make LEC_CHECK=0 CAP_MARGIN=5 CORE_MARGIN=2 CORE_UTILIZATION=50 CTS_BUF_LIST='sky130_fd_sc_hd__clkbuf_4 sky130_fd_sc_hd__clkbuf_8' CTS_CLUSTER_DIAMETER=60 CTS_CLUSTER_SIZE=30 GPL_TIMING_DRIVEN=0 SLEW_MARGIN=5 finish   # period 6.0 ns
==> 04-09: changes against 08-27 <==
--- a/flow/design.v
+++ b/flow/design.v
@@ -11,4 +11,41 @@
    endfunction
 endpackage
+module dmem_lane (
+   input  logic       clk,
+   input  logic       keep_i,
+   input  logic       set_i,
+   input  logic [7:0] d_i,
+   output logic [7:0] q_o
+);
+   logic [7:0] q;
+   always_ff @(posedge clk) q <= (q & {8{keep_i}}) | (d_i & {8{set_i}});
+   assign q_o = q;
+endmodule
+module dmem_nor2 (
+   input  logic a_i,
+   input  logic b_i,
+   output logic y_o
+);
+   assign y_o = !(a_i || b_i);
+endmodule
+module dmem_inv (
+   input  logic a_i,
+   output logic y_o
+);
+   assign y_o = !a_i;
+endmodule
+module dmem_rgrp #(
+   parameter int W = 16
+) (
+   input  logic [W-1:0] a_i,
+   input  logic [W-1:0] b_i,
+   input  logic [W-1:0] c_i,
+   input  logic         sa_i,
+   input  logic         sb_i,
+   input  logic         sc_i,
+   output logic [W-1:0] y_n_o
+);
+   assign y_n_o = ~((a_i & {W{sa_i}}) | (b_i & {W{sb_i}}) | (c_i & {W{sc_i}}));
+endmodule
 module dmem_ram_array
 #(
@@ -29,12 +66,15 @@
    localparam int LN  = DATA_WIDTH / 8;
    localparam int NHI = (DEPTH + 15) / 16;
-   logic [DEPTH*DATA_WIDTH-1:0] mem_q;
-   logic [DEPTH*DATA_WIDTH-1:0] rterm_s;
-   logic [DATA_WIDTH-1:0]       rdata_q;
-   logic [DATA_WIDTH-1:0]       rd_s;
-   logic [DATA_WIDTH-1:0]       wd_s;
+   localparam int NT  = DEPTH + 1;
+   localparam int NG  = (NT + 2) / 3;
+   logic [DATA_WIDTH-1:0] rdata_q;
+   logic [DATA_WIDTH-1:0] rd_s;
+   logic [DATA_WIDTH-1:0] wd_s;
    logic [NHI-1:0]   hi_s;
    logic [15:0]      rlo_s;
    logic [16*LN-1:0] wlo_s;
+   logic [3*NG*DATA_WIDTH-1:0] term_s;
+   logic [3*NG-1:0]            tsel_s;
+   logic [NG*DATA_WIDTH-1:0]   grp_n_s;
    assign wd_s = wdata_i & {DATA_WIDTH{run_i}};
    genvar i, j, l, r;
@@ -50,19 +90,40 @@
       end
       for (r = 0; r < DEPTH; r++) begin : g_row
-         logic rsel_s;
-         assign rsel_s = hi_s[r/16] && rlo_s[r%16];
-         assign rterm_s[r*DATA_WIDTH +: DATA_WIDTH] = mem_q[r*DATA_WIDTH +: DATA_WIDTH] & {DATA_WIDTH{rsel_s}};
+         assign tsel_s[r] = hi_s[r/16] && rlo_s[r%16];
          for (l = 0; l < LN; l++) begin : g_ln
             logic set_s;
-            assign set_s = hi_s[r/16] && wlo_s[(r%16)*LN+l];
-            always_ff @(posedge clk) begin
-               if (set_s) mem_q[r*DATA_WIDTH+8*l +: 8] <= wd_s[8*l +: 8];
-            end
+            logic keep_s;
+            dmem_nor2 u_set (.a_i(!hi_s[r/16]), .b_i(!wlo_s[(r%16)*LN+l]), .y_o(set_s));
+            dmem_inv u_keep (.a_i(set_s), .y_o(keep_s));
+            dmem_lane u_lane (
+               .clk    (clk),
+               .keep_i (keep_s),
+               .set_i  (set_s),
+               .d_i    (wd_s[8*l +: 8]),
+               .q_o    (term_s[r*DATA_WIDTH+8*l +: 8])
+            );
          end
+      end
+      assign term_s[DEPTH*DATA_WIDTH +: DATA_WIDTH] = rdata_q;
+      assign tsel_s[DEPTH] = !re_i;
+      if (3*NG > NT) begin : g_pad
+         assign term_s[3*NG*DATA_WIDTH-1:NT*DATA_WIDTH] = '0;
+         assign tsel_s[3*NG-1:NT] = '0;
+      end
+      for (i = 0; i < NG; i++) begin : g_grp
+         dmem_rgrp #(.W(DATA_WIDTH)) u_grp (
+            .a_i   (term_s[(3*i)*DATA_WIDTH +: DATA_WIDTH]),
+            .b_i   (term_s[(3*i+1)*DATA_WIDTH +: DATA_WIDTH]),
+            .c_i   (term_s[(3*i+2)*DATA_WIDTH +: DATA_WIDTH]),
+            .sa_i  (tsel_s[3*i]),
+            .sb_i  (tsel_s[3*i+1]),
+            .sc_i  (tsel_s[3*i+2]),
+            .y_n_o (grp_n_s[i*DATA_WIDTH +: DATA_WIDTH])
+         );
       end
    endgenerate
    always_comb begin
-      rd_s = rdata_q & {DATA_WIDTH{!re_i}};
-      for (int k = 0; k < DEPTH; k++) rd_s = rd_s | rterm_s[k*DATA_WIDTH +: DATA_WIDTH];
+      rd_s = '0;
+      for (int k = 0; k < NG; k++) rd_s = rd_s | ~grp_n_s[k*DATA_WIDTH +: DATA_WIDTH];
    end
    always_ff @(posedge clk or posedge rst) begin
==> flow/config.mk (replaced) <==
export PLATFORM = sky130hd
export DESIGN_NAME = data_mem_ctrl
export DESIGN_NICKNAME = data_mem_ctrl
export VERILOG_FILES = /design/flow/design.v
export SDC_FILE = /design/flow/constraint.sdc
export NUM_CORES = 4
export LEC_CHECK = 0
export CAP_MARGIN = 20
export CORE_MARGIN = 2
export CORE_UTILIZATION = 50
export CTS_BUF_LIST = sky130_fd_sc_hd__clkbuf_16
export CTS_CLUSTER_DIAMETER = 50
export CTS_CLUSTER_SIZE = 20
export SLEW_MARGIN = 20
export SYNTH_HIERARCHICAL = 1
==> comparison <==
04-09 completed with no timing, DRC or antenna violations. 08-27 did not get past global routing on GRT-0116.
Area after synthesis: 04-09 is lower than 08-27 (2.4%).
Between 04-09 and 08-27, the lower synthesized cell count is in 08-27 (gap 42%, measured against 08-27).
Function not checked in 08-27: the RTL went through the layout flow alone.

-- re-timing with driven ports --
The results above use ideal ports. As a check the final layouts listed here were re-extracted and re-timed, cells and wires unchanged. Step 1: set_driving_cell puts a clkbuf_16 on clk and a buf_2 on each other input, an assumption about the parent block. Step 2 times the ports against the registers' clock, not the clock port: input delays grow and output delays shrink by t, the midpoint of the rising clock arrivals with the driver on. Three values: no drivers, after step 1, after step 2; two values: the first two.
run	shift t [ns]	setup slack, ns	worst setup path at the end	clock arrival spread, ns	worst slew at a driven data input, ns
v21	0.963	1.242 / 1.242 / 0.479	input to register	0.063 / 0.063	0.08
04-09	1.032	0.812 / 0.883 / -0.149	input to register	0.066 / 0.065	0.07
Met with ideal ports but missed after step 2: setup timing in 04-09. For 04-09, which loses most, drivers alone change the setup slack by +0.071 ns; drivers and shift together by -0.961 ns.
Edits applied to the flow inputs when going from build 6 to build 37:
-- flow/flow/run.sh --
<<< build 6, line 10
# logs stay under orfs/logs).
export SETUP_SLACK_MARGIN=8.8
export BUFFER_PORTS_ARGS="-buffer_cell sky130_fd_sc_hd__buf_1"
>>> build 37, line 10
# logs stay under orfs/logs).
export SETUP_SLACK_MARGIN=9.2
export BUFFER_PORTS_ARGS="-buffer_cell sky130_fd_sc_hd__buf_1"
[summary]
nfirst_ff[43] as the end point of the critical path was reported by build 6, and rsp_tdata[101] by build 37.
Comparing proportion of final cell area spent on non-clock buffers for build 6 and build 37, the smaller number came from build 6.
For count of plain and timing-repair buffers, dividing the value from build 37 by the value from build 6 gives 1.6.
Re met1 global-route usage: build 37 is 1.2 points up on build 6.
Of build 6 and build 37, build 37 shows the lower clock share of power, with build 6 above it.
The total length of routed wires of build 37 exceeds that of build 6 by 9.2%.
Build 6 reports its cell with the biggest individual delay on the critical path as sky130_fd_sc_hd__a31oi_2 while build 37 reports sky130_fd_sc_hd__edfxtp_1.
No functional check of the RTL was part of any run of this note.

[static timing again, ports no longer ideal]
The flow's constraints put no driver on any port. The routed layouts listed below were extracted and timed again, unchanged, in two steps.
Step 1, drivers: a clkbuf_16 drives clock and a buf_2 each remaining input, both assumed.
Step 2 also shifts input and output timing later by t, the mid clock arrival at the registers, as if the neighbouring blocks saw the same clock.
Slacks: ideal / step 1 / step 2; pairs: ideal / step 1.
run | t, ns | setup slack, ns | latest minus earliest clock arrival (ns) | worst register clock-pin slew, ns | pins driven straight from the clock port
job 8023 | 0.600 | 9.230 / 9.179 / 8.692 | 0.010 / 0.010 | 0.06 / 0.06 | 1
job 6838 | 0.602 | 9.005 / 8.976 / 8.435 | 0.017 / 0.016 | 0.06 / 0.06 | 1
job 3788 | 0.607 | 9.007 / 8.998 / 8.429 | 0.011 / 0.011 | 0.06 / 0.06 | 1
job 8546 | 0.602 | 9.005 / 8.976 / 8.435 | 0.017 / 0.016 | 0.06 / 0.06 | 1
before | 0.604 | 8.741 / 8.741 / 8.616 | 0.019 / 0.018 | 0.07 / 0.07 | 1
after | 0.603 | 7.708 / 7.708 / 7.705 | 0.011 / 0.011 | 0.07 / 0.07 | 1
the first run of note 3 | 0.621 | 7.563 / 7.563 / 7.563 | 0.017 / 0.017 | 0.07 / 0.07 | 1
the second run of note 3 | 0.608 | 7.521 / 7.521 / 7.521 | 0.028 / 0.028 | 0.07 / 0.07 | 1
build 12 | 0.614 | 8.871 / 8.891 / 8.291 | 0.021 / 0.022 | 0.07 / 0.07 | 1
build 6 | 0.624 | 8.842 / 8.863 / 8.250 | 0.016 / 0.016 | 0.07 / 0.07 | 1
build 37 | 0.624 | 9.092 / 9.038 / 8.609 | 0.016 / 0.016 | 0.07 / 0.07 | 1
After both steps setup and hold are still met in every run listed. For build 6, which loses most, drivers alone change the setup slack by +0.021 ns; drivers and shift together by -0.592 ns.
From an optimization exercise on the open Yosys and OpenROAD flow, aimed at small area, a short achievable clock period and few clock cycles per item; shortcuts taken in it are not production practice. Where RTL was checked, it was by simulation tests only, not by an equivalence proof against the original. Power figures rest on the tool's default switching activity, not on a simulated workload.

==> flow/design.v <==
package edma_pkg;
	localparam int ECHO_W          = 16;
	localparam int DIST_W          = 19;
	localparam int CFG_W           = 5;
	localparam int MAX_SAMPLES_DEF = 16;
	localparam int DIST_MUL_W = 11;
	localparam int PROD_W     = ECHO_W + DIST_MUL_W;
	localparam logic [DIST_MUL_W-1:0] DIST_MUL = DIST_MUL_W'(1114);
	localparam int DIST_SHIFT = 8;
endpackage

## Exercise description:
Give only the number of lines in the data that hold the word "routed".

## Exercise answer:
2